Repeat exactly the lines from the start of the entries below through the line containing "period 23.0 ns.". Omit the rest.
[Opening Records provided section]
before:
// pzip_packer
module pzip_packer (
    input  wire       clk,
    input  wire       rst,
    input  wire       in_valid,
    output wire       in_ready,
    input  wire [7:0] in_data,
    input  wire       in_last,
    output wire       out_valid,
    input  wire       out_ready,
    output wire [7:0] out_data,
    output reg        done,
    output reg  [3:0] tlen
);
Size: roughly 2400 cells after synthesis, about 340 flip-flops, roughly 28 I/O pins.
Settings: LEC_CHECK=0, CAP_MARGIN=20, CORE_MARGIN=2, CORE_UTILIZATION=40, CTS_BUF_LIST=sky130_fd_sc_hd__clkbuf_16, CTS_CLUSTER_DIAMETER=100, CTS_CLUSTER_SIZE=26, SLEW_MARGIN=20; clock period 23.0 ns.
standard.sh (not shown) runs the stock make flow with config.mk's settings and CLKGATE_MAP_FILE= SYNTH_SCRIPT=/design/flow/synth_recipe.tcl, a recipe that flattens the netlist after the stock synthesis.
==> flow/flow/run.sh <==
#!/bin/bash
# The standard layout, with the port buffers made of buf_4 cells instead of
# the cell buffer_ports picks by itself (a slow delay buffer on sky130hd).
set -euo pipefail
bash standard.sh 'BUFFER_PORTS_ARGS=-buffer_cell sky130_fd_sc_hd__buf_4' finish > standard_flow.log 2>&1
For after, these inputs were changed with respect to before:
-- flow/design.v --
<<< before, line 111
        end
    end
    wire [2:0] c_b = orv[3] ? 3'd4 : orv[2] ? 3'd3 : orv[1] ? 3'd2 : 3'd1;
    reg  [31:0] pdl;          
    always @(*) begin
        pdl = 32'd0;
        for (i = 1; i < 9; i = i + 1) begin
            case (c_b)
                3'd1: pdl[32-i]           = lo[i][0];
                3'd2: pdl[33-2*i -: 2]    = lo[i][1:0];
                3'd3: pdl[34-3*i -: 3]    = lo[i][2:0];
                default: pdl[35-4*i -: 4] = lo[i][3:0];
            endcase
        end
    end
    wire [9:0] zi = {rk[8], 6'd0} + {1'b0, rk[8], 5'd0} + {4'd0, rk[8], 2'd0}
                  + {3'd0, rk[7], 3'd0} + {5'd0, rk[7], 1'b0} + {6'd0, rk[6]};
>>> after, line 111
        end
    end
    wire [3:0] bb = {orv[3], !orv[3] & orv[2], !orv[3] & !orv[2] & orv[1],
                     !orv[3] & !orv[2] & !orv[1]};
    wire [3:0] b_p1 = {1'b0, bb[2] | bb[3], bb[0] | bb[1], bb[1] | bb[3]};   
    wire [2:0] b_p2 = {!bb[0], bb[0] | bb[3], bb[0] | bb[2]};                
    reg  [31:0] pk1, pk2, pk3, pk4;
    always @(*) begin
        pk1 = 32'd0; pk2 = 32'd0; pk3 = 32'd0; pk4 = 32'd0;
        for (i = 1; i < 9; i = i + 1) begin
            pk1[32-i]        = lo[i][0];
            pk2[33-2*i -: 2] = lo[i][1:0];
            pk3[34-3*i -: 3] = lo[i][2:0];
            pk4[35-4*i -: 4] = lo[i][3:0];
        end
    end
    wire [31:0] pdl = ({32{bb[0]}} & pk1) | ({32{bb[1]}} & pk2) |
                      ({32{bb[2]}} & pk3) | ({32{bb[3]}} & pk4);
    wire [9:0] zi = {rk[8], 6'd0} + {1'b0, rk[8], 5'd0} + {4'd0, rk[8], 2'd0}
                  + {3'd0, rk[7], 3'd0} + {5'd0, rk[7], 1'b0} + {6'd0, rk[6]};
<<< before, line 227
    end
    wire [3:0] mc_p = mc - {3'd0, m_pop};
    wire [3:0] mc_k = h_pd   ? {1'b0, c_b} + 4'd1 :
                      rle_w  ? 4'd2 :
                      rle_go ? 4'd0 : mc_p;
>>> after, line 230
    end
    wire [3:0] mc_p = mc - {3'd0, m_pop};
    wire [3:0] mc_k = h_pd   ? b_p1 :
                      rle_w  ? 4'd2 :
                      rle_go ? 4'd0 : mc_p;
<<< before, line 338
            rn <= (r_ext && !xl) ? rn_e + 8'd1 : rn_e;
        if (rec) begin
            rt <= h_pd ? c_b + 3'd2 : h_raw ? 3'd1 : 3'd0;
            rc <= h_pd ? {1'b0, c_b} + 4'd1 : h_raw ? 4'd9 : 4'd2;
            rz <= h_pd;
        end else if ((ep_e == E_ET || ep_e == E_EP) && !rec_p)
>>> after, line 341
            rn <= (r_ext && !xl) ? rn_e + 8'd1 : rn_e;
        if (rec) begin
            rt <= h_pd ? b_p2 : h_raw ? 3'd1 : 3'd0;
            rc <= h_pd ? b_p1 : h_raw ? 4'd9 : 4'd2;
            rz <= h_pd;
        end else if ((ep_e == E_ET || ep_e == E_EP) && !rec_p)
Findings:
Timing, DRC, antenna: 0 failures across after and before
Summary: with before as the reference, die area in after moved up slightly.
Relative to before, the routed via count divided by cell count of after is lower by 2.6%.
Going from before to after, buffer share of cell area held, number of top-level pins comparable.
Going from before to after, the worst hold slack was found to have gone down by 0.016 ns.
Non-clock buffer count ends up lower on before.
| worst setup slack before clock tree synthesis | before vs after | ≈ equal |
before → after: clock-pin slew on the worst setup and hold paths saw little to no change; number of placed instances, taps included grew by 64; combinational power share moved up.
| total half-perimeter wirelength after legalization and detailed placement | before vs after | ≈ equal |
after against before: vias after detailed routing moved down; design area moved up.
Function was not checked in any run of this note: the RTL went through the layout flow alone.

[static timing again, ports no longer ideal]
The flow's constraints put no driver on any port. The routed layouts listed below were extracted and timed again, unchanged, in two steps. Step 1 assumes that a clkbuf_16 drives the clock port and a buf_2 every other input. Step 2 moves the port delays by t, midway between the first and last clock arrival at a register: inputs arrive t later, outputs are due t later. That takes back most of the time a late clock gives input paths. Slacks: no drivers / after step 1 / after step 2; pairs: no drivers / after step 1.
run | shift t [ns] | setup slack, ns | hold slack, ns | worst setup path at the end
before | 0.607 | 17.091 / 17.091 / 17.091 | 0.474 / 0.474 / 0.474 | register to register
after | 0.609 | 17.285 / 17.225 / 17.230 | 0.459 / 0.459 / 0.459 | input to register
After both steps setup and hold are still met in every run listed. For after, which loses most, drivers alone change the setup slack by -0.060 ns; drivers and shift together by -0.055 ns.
[Closing Records provided section]
Expected answer
before:
// pzip_packer
module pzip_packer (
    input  wire       clk,
    input  wire       rst,
    input  wire       in_valid,
    output wire       in_ready,
    input  wire [7:0] in_data,
    input  wire       in_last,
    output wire       out_valid,
    input  wire       out_ready,
    output wire [7:0] out_data,
    output reg        done,
    output reg  [3:0] tlen
);
Size: roughly 2400 cells after synthesis, about 340 flip-flops, roughly 28 I/O pins.
Settings: LEC_CHECK=0, CAP_MARGIN=20, CORE_MARGIN=2, CORE_UTILIZATION=40, CTS_BUF_LIST=sky130_fd_sc_hd__clkbuf_16, CTS_CLUSTER_DIAMETER=100, CTS_CLUSTER_SIZE=26, SLEW_MARGIN=20; clock period 23.0 ns.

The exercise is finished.